To: Real Man who wrote (5217)8/23/2022 8:23:14 AM
From: Sun Tzu  Read Replies (1) | Respond to of 10709
 
It seemed to me that you missed the explanation for why the secular bull is coming to an end by attributing it to the Chinese RE.

Did I misunderstand you? You said that:

you are probably right that Chinese real estate bust will probably cause inflation here


As you said, inflation is almost nonexistent in China, so they can't be exporting it.

From my post, here is my explanation for the end of the bull market

prosperity of the last 40 years was built on the back of global liquidity pump that did not create inflation because China and the emerging markets provided cheap goods for that liquidity. Now that the supply chains are being dismantled and there is no room to print more money, that cycle is coming to an end. Printing more money in this environment leads to higher inflation. Not printing more money will also lead to inflation b/c we are busy dismantling globalization and supply chains.

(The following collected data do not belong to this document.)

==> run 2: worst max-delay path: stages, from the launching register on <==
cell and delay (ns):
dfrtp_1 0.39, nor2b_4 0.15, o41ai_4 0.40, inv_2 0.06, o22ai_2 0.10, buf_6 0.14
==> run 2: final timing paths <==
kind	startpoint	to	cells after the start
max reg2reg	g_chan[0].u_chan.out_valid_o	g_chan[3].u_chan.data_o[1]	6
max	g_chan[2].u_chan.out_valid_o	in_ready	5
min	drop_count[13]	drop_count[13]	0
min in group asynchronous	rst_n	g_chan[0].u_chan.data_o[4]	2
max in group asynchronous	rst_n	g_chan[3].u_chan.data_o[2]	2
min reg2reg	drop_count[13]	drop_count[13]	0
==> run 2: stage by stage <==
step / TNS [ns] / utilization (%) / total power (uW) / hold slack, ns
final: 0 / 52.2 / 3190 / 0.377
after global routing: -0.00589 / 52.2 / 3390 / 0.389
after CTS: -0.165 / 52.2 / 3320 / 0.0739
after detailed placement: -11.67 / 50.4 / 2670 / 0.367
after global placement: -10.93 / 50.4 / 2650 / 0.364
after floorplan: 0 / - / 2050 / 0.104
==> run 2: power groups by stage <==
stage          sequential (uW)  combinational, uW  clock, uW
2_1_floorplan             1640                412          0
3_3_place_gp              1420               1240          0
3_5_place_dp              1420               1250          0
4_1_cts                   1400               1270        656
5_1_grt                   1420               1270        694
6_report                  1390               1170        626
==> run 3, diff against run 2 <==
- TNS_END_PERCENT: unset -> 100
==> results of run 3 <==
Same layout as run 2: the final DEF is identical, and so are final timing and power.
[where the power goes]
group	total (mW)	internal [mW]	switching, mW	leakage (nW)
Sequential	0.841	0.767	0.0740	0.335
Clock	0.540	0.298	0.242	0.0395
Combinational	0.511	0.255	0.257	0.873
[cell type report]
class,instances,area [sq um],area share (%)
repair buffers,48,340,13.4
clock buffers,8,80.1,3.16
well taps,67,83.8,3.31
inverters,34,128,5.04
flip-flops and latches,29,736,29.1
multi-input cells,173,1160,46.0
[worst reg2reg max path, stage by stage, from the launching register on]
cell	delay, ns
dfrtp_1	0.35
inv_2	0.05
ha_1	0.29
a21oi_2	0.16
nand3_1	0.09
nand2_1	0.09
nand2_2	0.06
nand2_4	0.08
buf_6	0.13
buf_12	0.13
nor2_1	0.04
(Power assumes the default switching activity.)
**config.mk**
```make
export PLATFORM = sky130hd
export DESIGN_NAME = seq_mul16
export DESIGN_NICKNAME = d
export VERILOG_FILES = /design/src/rtl/seq_mul16.sv
export SDC_FILE = /design/constraint.sdc
export NUM_CORES = 1
export LEC_CHECK = 0
export BUFFER_PORTS_ARGS = -buffer_cell sky130_fd_sc_hd__buf_2
export CORE_AREA = 2 2 115 117
export CTS_BUF_LIST = sky130_fd_sc_hd__clkbuf_8
export DETAILED_ROUTE_END_ITERATION = 7
export DIE_AREA = 0 0 117 119
export HOLD_SLACK_MARGIN = 0.05
export PLACE_DENSITY = 0.49
export SYNTH_ARGS = -nofsm -noshare
export SYNTH_HDL_FRONTEND = slang
export SYNTH_SLANG_ARGS = --single-unit
export TNS_END_PERCENT = 5
```
**constraint.sdc**
```tcl
create_clock -name clk -period 7.2 [get_ports clk]
set_clock_uncertainty 0.1 [all_clocks]
set_input_delay 1.8 -clock clk [delete_from_list [all_inputs] [get_ports clk]]
set_output_delay 1.8 -clock clk [all_outputs]
set_load 0.05 [all_outputs]
```
**config.mk**
```make
export PLATFORM = sky130hd
export DESIGN_NAME = timeout_recovery_ctrl
export DESIGN_NICKNAME = d
export VERILOG_FILES = /design/src/rtl/timeout_recovery_ctrl.sv
export SDC_FILE = /design/constraint.sdc
export NUM_CORES = 1
export LEC_CHECK = 0
export CAP_MARGIN = 20
export CORE_MARGIN = 10
export CORE_UTILIZATION = 50
export DETAILED_ROUTE_END_ITERATION = 8
export HOLD_SLACK_MARGIN = 0.15
export PLACE_DENSITY = 0.75
export SLEW_MARGIN = 20
export SYNTH_ARGS = -nofsm -noshare
export SYNTH_HDL_FRONTEND = slang
export SYNTH_SLANG_ARGS = --single-unit
```
**constraint.sdc**
```tcl
create_clock -name clk -period 3.6 [get_ports clk]
set_input_delay 0.72 -clock clk [delete_from_list [all_inputs] [get_ports clk]]
set_output_delay 0.72 -clock clk [all_outputs]
set_load 0.01 [all_outputs]
```
**src/rtl/timeout_recovery_ctrl.sv**
```systemverilog
// Purpose : watchdog-timeout responder; captures the stalled busy source, pulses its reset, escalates to global reset.
// Latency : rst outputs go low 2 cycles after timeout_in is seen; hold spans 1+RST_PULSE_LEN+GUARD_LEN cycles.
// Backpr. : none; timeout_in is ignored outside IDLE, irq is held until status_ack.
// Ports   : clk/rst (sync, active-low); timeout_in, busy0..2, status_ack in;
//           watchdog_hold, rst_src_n[2:0], rst_global_n, timeout_irq, timeout_src[1:0], timeout_cnt out.
module timeout_recovery_ctrl #(
    parameter int RST_PULSE_LEN = 16,
    parameter int GUARD_LEN     = 64,
    parameter int ESC_LIMIT     = 3,
    parameter int CNT_W         = 8
) (
    input  logic             clk,
    input  logic             rst,
    input  logic             timeout_in,
    input  logic             busy0,
    input  logic             busy1,
    input  logic             busy2,
    input  logic             status_ack,
    output logic             watchdog_hold,
    output logic [2:0]       rst_src_n,
    output logic             rst_global_n,
    output logic             timeout_irq,
    output logic [1:0]       timeout_src,
    output logic [CNT_W-1:0] timeout_cnt
);

    localparam int ESC_W = $clog2(ESC_LIMIT + 1);
    localparam logic [ESC_W-1:0] ESC_MAX    = ESC_W'(ESC_LIMIT);
    localparam logic [7:0]       PULSE_LAST = 8'(RST_PULSE_LEN - 1);
    localparam logic [7:0]       GUARD_LAST = 8'(GUARD_LEN - 1);

    typedef enum logic [1:0] {IDLE, CAPTURE, PULSE, GUARD} state_t;

    state_t           state_q, state_d;
    logic [2:0]       mask_q, mask_d;
    logic [ESC_W-1:0] esc_cnt_q, esc_cnt_d;
    logic             esc_q, esc_d;
    logic [7:0]       timer_q, timer_d;
    logic             hold_q, hold_d;
    logic [2:0]       src_n_q, src_n_d;
    logic             glb_n_q, glb_n_d;
    logic             irq_q, irq_d;
    logic [1:0]       tsrc_q, tsrc_d;
    logic [CNT_W-1:0] tcnt_q, tcnt_d;

    logic [2:0]       busy_vec;
    logic [ESC_W-1:0] esc_inc;

    assign busy_vec = {busy2, busy1, busy0};
    assign esc_inc  = (esc_cnt_q == ESC_MAX) ? esc_cnt_q : esc_cnt_q + 1'b1;

    always_comb begin
        state_d   = state_q;
        mask_d    = mask_q;
        esc_cnt_d = esc_cnt_q;
        esc_d     = esc_q;
        timer_d   = timer_q;
        tsrc_d    = tsrc_q;
        tcnt_d    = tcnt_q;
        irq_d     = irq_q;

        case (state_q)
            IDLE: begin
                if (status_ack) esc_cnt_d = '0;
                if (timeout_in) state_d = CAPTURE;
            end
            CAPTURE: begin
                mask_d = busy_vec;
                if (busy_vec[0])      tsrc_d = 2'd0;
                else if (busy_vec[1]) tsrc_d = 2'd1;
                else if (busy_vec[2]) tsrc_d = 2'd2;
                else                  tsrc_d = 2'd3;
                if (tcnt_q != '1) tcnt_d = tcnt_q + 1'b1;
                esc_cnt_d = esc_inc;
                // Unknown source or too many unacknowledged timeouts: reset everything.
                esc_d   = (busy_vec == 3'b000) || (esc_inc == ESC_MAX);
                timer_d = '0;
                state_d = PULSE;
            end
            PULSE: begin
                if (timer_q == PULSE_LAST) begin
                    timer_d = '0;
                    state_d = GUARD;
                    if (esc_q) esc_cnt_d = '0;
                end else begin
                    timer_d = timer_q + 8'd1;
                end
            end
            GUARD: begin
                if (timer_q == GUARD_LAST) begin
                    timer_d = '0;
                    state_d = IDLE;
                end else begin
                    timer_d = timer_q + 8'd1;
                end
            end
            default: state_d = IDLE;
        endcase

        // Set (first PULSE cycle) has priority over an ack in the same cycle.
        if (state_q == CAPTURE)  irq_d = 1'b1;
        else if (status_ack)     irq_d = 1'b0;

        // Outputs are registered off the next state so they line up with it.
        hold_d  = (state_d != IDLE);
        src_n_d = (state_d == PULSE && !esc_d) ? ~mask_d : 3'b111;
        glb_n_d = !(state_d == PULSE && esc_d);
    end

    always_ff @(posedge clk) begin
        if (!rst) begin
            state_q   <= IDLE;
            mask_q    <= '0;
            esc_cnt_q <= '0;
            esc_q     <= 1'b0;
            timer_q   <= '0;
            hold_q    <= 1'b0;
            src_n_q   <= 3'b111;
            glb_n_q   <= 1'b1;
            irq_q     <= 1'b0;
            tsrc_q    <= 2'd3;
            tcnt_q    <= '0;
        end else begin
            state_q   <= state_d;
            mask_q    <= mask_d;
            esc_cnt_q <= esc_cnt_d;
            esc_q     <= esc_d;
            timer_q   <= timer_d;
            hold_q    <= hold_d;
            src_n_q   <= src_n_d;
            glb_n_q   <= glb_n_d;
            irq_q     <= irq_d;
            tsrc_q    <= tsrc_d;
            tcnt_q    <= tcnt_d;
        end
    end

    assign watchdog_hold = hold_q;
    assign rst_src_n     = src_n_q;
    assign rst_global_n  = glb_n_q;
    assign timeout_irq   = irq_q;
    assign timeout_src   = tsrc_q;
    assign timeout_cnt   = tcnt_q;

endmodule

```
==> qor.yml, run 1 <==
outcome: "completed"
via_per_inst: 5.83
synth-async-reset-ratio_pct: 0
wl_per_cell_um: 14.8
cts_root_buffer: "clkbuf_4"
area_delta_synth_final_pct: 20.1
ant_nets: 0
grt_busiest_layer: "met2"
period_minus_slack_ns: 2.17
avgSynthCellArea_um2: 8.53
drive_gt1_share_pct: 4.15
tightest_slew_ns: 0.757
num_antenna_cells: 0
cts_made_buffers: 5
final.setup.tns_ns: 0
track_usage_pct: 13.2
dieArea_um2: 5450
grt_util_met1_pct: 15.7
rows: 19
htreeDepth: 2
start_kind: "input pin"
final_common_cell: "dfxtp_1"
grt_first_pass_wirelength_um: 5750
drt_first_pass_iters: 4
cts_tree: "yes"
grtUsageMet3_pct: 4.85
pre_cts_slack_ns: 1.12
power.density_nw_per_um2: 386
p_leak_nw: 0.637
dp_hpwl_um: 2480
nets: 201
grt_start_max_net_pins: 26
skew_ns: 0.00715
io_buffer_count: 22
cp_data_arrival_time_ns: 2.40
final_cells: 224
place_area_um2: 1680
setup_viol: 0
synthCells: 170
post-route-period-util_pct: 60.3
clk_latency_ns: 0.33
holdWs_ns: 0.477
io-pin-count: 23
cts_sinks: 32
hold_path_class: "register to register"
drtIter0Drc: 94
synth_area_leaders: "dfxtp_1 44%, nand2_1 6.2%, a21oi_1 4.5%, nor2_1 3.1%, o21ai_0 2.8%"
synth_top_area_share_pct: 44.2
final_area_um2: 1740
syn-cell-area_um2: 1450
cts.repair.resized: 0
wl_um: 3310
slowest_stage: "clkdlybuf4s50_1"
path_cells: "clkdlybuf4s50_1 -> clkinv_1 -> nor3_1 -> o21ai_0 -> o41ai_1"
met2_usage_pct: 20.9
synth-main-ff-cell: "dfxtp_1"
route.detailed.drc: 0
vias: 1305
end_kind: "register"
syn_nets: 179
antenna_found_initial: 0
max_cap_violations: 0
fmax_mhz: 461
rsz0062_at_grt: "no"
worstPathRequired_ns: 3.83
ctsHoldBuffers: 0
fin_ws_ns: 1.43
final_cell_mix: "32 x dfxtp_1, 24 x nand2_1, 22 x clkdlybuf4s50_1"
placed_cells: 216
ys_seq_area_share_pct: 44.2
cts_setup_buffers: 0
synth_cell_types: 42
path_class: "input pin to register"
place_congestion: 0.894
clockBufferDepth: 2
slew_violations: 0
ys_warn_count: 0
cp_slowest_stage_delay_ns: 0.75
path_clk_slew_ns: 0.09
ir_worst_vdd_v: 0.000353
die_w_um: 73.9
grt-ovfl-total: 0
synth_top_cell_by_area: "dfxtp_1"
finalHoldViolCount: 0
start_util_pct: 52.6
grt_pass1_vias: 1218
cp_max_fo: 12
slew_headroom_pct: 49.5
synth-edff-count: 0
die_h_um: 73.9
ys_seq_elements: 32
core_um2: 2760
**config.mk**
```make
export PLATFORM = sky130hd
export DESIGN_NAME = cp1_issue_ctrl
export DESIGN_NICKNAME = d
export VERILOG_FILES = /design/src/rtl/cp1_issue_ctrl.sv
export SDC_FILE = /design/constraint.sdc
export NUM_CORES = 1
export LEC_CHECK = 0
export CAP_MARGIN = 20
export CORE_MARGIN = 8
export CORE_UTILIZATION = 35
export CTS_BUF_LIST = sky130_fd_sc_hd__clkbuf_4 sky130_fd_sc_hd__clkbuf_8
export DETAILED_ROUTE_END_ITERATION = 10
export HOLD_SLACK_MARGIN = 0.12
export PLACE_DENSITY = 0.71
export SETUP_SLACK_MARGIN = 0.02
export SKIP_CTS_REPAIR_TIMING = 1
export SLEW_MARGIN = 10
export SYNTH_ARGS = -nofsm -noshare
export SYNTH_HDL_FRONTEND = slang
export SYNTH_SLANG_ARGS = --single-unit
```
**constraint.sdc**
```tcl
create_clock -name clk -period 2.7 [get_ports clk]
set_input_delay 0.54 -clock clk [delete_from_list [all_inputs] [get_ports clk]]
set_output_delay 0.54 -clock clk [all_outputs]
set_load 0.005 [all_outputs]
```
**src/rtl/cp1_issue_ctrl.sv**
```systemverilog
// CP1 command issue controller: hands COP1 commands from the pipeline to the coprocessor and returns one response.
// Optional REQ timeout is compiled in with CP1_TIMEOUT_EN; the default build waits for cp_ack indefinitely.
//
// state   | meaning
// --------+--------------------------------------------------------------
// ST_IDLE | ready for a command, no stall
// ST_REQ  | cp_req held with stable cp_inst/cp_wdata until cp_ack
// ST_RESP | one-cycle resp_valid strobe, then back to IDLE
module cp1_issue_ctrl #(
    parameter int TIMEOUT_CYCLES = 16
) (
    input  logic        clk,
    input  logic        rst,
    input  logic        cmd_valid,
    input  logic [31:0] cmd_inst,
    input  logic [31:0] cmd_wdata,
    output logic        cmd_ready,
    output logic        stall,
    output logic        cp_req,
    output logic [31:0] cp_inst,
    output logic [31:0] cp_wdata,
    input  logic        cp_ack,
    input  logic [31:0] cp_rdata,
    input  logic [7:0]  cp_flags,
    output logic        resp_valid,
    output logic [31:0] resp_data,
    output logic [7:0]  resp_flags,
    output logic        resp_err
);

    typedef enum logic [1:0] {
        ST_IDLE = 2'd0,
        ST_REQ  = 2'd1,
        ST_RESP = 2'd2
    } state_t;

    localparam logic [5:0] OP_COP1 = 6'b010001;

    if (TIMEOUT_CYCLES < 1) begin : g_bad_timeout
        $error("cp1_issue_ctrl: TIMEOUT_CYCLES must be at least 1");
    end

    state_t      state_q, state_d;
    logic [31:0] cp_inst_q, cp_inst_d;
    logic [31:0] cp_wdata_q, cp_wdata_d;
    logic [31:0] resp_data_q, resp_data_d;
    logic [7:0]  resp_flags_q, resp_flags_d;
    logic        resp_err_q, resp_err_d;

`ifdef CP1_TIMEOUT_EN
    localparam int TMO_W = (TIMEOUT_CYCLES < 2) ? 1 : $clog2(TIMEOUT_CYCLES);
    localparam logic [TMO_W-1:0] TMO_LAST = TMO_W'(TIMEOUT_CYCLES - 1);

    logic [TMO_W-1:0] tmo_cnt_q, tmo_cnt_d;
`endif

    always_comb begin
        state_d      = state_q;
        cp_inst_d    = cp_inst_q;
        cp_wdata_d   = cp_wdata_q;
        resp_data_d  = resp_data_q;
        resp_flags_d = resp_flags_q;
        resp_err_d   = resp_err_q;
`ifdef CP1_TIMEOUT_EN
        tmo_cnt_d    = tmo_cnt_q;
`endif
        unique case (state_q)
            ST_IDLE: begin
                if (cmd_valid) begin
                    if (cmd_inst[31:26] == OP_COP1) begin
                        cp_inst_d  = cmd_inst;
                        cp_wdata_d = cmd_wdata;
                        state_d    = ST_REQ;
`ifdef CP1_TIMEOUT_EN
                        tmo_cnt_d  = '0;
`endif
                    end else begin
                        resp_data_d  = '0;
                        resp_flags_d = '0;
                        resp_err_d   = 1'b1;
                        state_d      = ST_RESP;
                    end
                end
            end
            ST_REQ: begin
                // cp_ack wins over a timeout landing in the same cycle
                if (cp_ack) begin
                    resp_data_d  = (cp_inst_q[25:21] == 5'b00000) ? cp_rdata : '0;
                    resp_flags_d = cp_flags;
                    resp_err_d   = 1'b0;
                    state_d      = ST_RESP;
                end
`ifdef CP1_TIMEOUT_EN
                else if (tmo_cnt_q == TMO_LAST) begin
                    resp_data_d  = '0;
                    resp_flags_d = '0;
                    resp_err_d   = 1'b1;
                    state_d      = ST_RESP;
                end else begin
                    tmo_cnt_d = tmo_cnt_q + TMO_W'(1);
                end
`endif
            end
            ST_RESP: state_d = ST_IDLE;
            default: state_d = ST_IDLE;
        endcase
    end

    always_ff @(posedge clk) begin
        if (rst) begin
            state_q      <= ST_IDLE;
            cp_inst_q    <= '0;
            cp_wdata_q   <= '0;
            resp_data_q  <= '0;
            resp_flags_q <= '0;
            resp_err_q   <= 1'b0;
`ifdef CP1_TIMEOUT_EN
            tmo_cnt_q    <= '0;
`endif
        end else begin
            state_q      <= state_d;
            cp_inst_q    <= cp_inst_d;
            cp_wdata_q   <= cp_wdata_d;
            resp_data_q  <= resp_data_d;
            resp_flags_q <= resp_flags_d;
            resp_err_q   <= resp_err_d;
`ifdef CP1_TIMEOUT_EN
            tmo_cnt_q    <= tmo_cnt_d;
`endif
        end
    end

    assign cmd_ready  = (state_q == ST_IDLE);
    assign stall      = (state_q != ST_IDLE);
    assign cp_req     = (state_q == ST_REQ);
    assign resp_valid = (state_q == ST_RESP);
    assign cp_inst    = cp_inst_q;
    assign cp_wdata   = cp_wdata_q;
    assign resp_data  = resp_data_q;
    assign resp_flags = resp_flags_q;
    assign resp_err   = resp_err_q;

endmodule

```
==> summary.md, run 1 <==
| Metric | Value |
|---|---|
| Syn avg cell area | `between 10 and 15 µm²` |
| Post-synth EDFFs | `0` |
| WL/cell | `around 17 µm` |
| CTS tree | `done` |
| Proportion of layout cells with a drive suffix above 1 | `about a tenth` |
| Fin util | `57.54%` |
| Slew headroom | `approximately three quarters` |
| Routed vias | `3499` |
| CTS clock-pin slew for the worst setup and hold paths | `roughly 0.090 ns` |
| Final hold vios | `0` |
| RR Endpoint | `cp_wdata[26]` |
| CP arrival | `1.67 ns` |
| Class of the worst hold path | `reg2reg` |
| Area growth, synth to finish | `62.33%` |
| I/O pin cnt | `217` |
| Ys async rst share | `0%` |
| Placer's final routability congestion estimate | `~0.73` |
| Cell Int Power | `between 0.002 and 0.0025 W` |
| Starting Density | `35.44%` |
| Routed WL | `approximately 12 mm` |
| Post-DRT Antenna Nets | `0` |
| GRT Util Overall | `between 10% and 20%` |
| Tmin final | `~2.2 ns` |
| Reg-to-reg slack, setup | `between 1 and 1.5 ns` |
| CP top delay family | `buffers and inverters` |
| Outcome | `complete, no violations` |
| Nets@finish | `692` |
| Instance count on the critical path | `2` |
| Setup_tns | `0 ns` |
| Switching share of total power | `between 20% and 30%` |
| Drt first-iter violations | `approximately 220` |
| Hold_sp | `cp_wdata[24]` |
| WHS Path Cells | `2` |
| Reg power frac | `a little over half` |
| Req. time, crit path | `2.16 ns` |
| Worst-Margin Slew | `around 0.35 ns` |
| Critical path's largest stage delay | `around 0.58 ns` |
| Count of cell types in the netlist | `27` |
| Overall die height | `123.1 µm` |
| Vias in the first global route | `3616` |
| Count leader, synth | `nand2_1` |
| Worst-path cell chain | `nor2b_1, clkdlybuf4s50_1` |
| Final hold slack | `0.4611 ns` |
| Area leader, netlist | `dfxtp_1` |
| Post-synthesis register bit count | `about 110` |
| Logic pwr share | `about a tenth` |
| Max Cap Violations | `0` |
| Port Buffers | `between 200 and 250` |
| Rows | `39` |
| Core area | `about 11000 µm²` |
| DRC Markers | `0` |
| Most common library cells after synthesis | `117 x nand2_1, 107 x dfxtp_1, 59 x mux2i_1, 32 x a32o_2, 17 x clkbuf_1` |
| Pwr Density | `452.6 nW/µm²` |
| Root buf cell | `clkbuf_8` |
| Top-area cell type share of the netlist area | `between 50% and 60%` |
| Syn Std Cell Area | `around 4000 µm²` |
| Worst setup EP type | `output port` |
| Antenna violations before repair | `0` |
| Clk pwr share | `a little under two fifths` |
| CP Buf/Inv Count | `1` |
| Latest clock arrival within the worst-skew pair | `~0.37 ns` |
| Vias per cell | `~4.8` |
| Syn nets | `~500` |
| Total CTS buffers | `9` |
| Psw | `around 0.00063 W` |
| Startpoint types | `register` |
| Worst Reg-to-Reg Cells | `4` |
| Ant. Diodes | `0` |
| Clock buffer depth | `2` |
| Area contributors post-synth | `dfxtp_1 53%, mux2i_1 15%, nand2_1 11%` |
| Fin Clk Skew | `0.007308 ns` |
| VDD IR max | `about 0.24 mV` |
| CTS HTree Levels | `3` |
| R2r startpoint | `state_q[1]` |
| Highest Clock Rate | `between 0.4 and 0.5 GHz` |
| Leakage | `about 2.5 nW` |
| Hold Crit Endpoint | `cp_wdata[24]` |
| Synth warnings | `0` |
| Fin crit share | `around four fifths` |
| Final Slew Violations | `0` |
| Largest net degree at the start of global routing | `83` |
| Die area | `roughly 15000 µm²` |
| Syn Inst Count | `~380` |
| Final setup viols | `0` |
| CP Class | `reg2out` |
| Hpwl dp | `roughly 9.3 mm` |
| Global-route wire length before repair | `about 19 mm` |
| Non-Filler Instances | `732` |
| RSZ-0062 raised after global routing | `no` |
| Die Wd | `~120 µm` |
| Slowest CP cell | `clkdlybuf4s50_1` |
| Share of the yosys chip area belonging to registers | `53.38%` |
| First-pass iteration count of the detailed router | `4` |
| # clock sinks | `roughly 110` |
| Critical Path Fanout Max | `7` |
| Post-synth top flop | `dfxtp_1` |
| Placed insts | `716` |
| Total gr overflow | `0` |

The global liquidity pump that I was talking about was the Fed, ECB, and BoJ printing presses that could not push the inflation higher no matter how much they printed or lowered the interest rates.

BTW, China is not interested in defending its currency. They want it lower to improve their economy. The reason they are selling their USD assets is not to for defending their currency but because the US declared a trade war.

If you go back to when Trump threatened to impose tariffs on the Chinese goods, in this very same thread I said that as a major goods exporter, China is vulnerable in a trade war, but as a major debt exporter, the US is vulnerable to a capital war.

It's been happening as I thought, though milder.

The bottom line is that change is always painful and as you said, the US is changing its positioning and now China is the defender of global trade while the US is fighting it. It is this change that will bring about the economic pain and the secular bear market.

If the US backs out, then we can delay (possibly for a long time) the secular bear. Right now this seems unlikely. But perhaps once the pain is felt, the policy makers will change their mind. Or maybe the EU will fracture.